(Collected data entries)
= = = = = = =

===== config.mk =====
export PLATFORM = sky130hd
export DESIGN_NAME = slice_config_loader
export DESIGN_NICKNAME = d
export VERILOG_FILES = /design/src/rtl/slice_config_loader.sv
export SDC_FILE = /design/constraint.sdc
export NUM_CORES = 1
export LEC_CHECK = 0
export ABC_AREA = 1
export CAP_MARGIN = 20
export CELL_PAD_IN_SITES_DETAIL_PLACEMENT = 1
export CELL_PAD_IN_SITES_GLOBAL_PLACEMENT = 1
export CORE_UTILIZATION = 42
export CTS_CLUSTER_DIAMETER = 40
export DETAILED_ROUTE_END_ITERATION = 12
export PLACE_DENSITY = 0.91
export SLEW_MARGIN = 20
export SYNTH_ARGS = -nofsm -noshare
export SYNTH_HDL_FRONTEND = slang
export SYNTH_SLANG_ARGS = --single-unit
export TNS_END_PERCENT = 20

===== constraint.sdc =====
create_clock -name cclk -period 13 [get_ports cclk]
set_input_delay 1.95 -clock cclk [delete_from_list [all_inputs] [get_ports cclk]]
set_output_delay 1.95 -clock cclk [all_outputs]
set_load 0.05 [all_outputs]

= = = = = = =

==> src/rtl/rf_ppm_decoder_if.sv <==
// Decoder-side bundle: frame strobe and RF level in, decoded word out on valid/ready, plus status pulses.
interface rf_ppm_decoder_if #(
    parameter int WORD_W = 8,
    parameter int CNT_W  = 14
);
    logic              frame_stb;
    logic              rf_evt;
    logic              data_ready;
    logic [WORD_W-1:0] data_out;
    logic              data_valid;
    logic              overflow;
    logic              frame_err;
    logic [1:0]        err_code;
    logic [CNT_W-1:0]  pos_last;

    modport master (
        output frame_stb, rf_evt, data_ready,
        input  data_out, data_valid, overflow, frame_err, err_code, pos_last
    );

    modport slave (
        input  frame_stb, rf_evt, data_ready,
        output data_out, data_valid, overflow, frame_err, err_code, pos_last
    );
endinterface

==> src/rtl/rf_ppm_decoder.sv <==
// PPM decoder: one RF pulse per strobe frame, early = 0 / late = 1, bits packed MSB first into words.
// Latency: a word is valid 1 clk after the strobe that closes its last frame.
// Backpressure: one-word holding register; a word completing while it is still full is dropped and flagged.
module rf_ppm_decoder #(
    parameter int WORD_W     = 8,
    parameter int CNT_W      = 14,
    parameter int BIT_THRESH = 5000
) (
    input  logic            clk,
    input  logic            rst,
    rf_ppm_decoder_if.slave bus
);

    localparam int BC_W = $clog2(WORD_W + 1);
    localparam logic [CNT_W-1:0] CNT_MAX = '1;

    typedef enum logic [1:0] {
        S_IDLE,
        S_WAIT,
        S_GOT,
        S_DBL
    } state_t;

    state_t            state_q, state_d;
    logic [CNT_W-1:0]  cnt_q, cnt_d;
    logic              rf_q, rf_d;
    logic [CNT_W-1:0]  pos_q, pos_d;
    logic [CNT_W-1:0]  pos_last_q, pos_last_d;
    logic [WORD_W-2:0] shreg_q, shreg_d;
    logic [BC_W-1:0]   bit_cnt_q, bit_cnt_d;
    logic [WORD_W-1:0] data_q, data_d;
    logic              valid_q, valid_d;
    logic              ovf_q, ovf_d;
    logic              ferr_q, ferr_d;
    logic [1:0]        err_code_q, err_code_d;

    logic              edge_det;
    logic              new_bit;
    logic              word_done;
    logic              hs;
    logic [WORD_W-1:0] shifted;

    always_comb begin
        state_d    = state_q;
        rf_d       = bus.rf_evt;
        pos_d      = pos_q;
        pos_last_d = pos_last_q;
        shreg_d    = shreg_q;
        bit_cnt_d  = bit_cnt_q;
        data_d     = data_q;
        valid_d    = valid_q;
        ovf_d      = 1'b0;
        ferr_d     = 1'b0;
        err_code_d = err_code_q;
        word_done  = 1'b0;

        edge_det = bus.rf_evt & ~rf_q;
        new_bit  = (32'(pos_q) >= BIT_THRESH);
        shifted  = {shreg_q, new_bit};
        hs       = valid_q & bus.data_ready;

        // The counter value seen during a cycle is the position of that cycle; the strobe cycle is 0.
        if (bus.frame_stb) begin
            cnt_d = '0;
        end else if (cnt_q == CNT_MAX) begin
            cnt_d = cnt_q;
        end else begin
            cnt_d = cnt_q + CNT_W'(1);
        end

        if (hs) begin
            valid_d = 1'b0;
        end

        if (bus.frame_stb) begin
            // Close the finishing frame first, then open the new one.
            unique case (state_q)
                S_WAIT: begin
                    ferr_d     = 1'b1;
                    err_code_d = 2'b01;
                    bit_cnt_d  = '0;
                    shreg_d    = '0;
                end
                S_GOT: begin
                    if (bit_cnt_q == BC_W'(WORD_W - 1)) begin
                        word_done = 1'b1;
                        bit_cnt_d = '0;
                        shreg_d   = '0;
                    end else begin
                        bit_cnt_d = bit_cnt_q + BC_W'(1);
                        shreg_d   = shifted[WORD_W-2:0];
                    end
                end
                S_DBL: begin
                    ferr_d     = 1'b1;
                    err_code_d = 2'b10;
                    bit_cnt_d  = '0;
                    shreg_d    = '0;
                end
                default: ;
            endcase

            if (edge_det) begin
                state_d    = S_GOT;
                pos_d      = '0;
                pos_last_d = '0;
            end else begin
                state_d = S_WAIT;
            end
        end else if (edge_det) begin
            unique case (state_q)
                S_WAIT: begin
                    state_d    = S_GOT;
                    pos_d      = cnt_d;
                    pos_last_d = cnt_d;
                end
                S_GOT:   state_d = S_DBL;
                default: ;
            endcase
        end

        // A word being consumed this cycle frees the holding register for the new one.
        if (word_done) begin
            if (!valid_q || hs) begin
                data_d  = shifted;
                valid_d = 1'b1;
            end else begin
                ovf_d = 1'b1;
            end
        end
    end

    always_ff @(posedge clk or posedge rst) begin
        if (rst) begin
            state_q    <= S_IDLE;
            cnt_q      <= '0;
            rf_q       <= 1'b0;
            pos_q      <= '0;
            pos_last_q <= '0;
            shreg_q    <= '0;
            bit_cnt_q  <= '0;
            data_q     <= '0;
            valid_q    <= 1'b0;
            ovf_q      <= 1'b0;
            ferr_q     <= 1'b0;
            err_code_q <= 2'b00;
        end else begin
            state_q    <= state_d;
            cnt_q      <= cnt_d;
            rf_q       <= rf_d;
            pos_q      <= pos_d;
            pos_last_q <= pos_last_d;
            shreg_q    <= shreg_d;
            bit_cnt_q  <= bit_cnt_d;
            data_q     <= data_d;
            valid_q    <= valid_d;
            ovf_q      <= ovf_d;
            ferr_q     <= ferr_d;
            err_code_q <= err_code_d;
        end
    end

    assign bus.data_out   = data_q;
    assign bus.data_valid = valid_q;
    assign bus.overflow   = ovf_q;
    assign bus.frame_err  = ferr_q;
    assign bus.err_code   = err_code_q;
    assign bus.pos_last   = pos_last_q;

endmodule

= = = = = = =

Where does the string "overflow" appear in the records? Copy every line that holds it.

    logic              overflow;
        input  data_out, data_valid, overflow, frame_err, err_code, pos_last
        output data_out, data_valid, overflow, frame_err, err_code, pos_last
    assign bus.overflow   = ovf_q;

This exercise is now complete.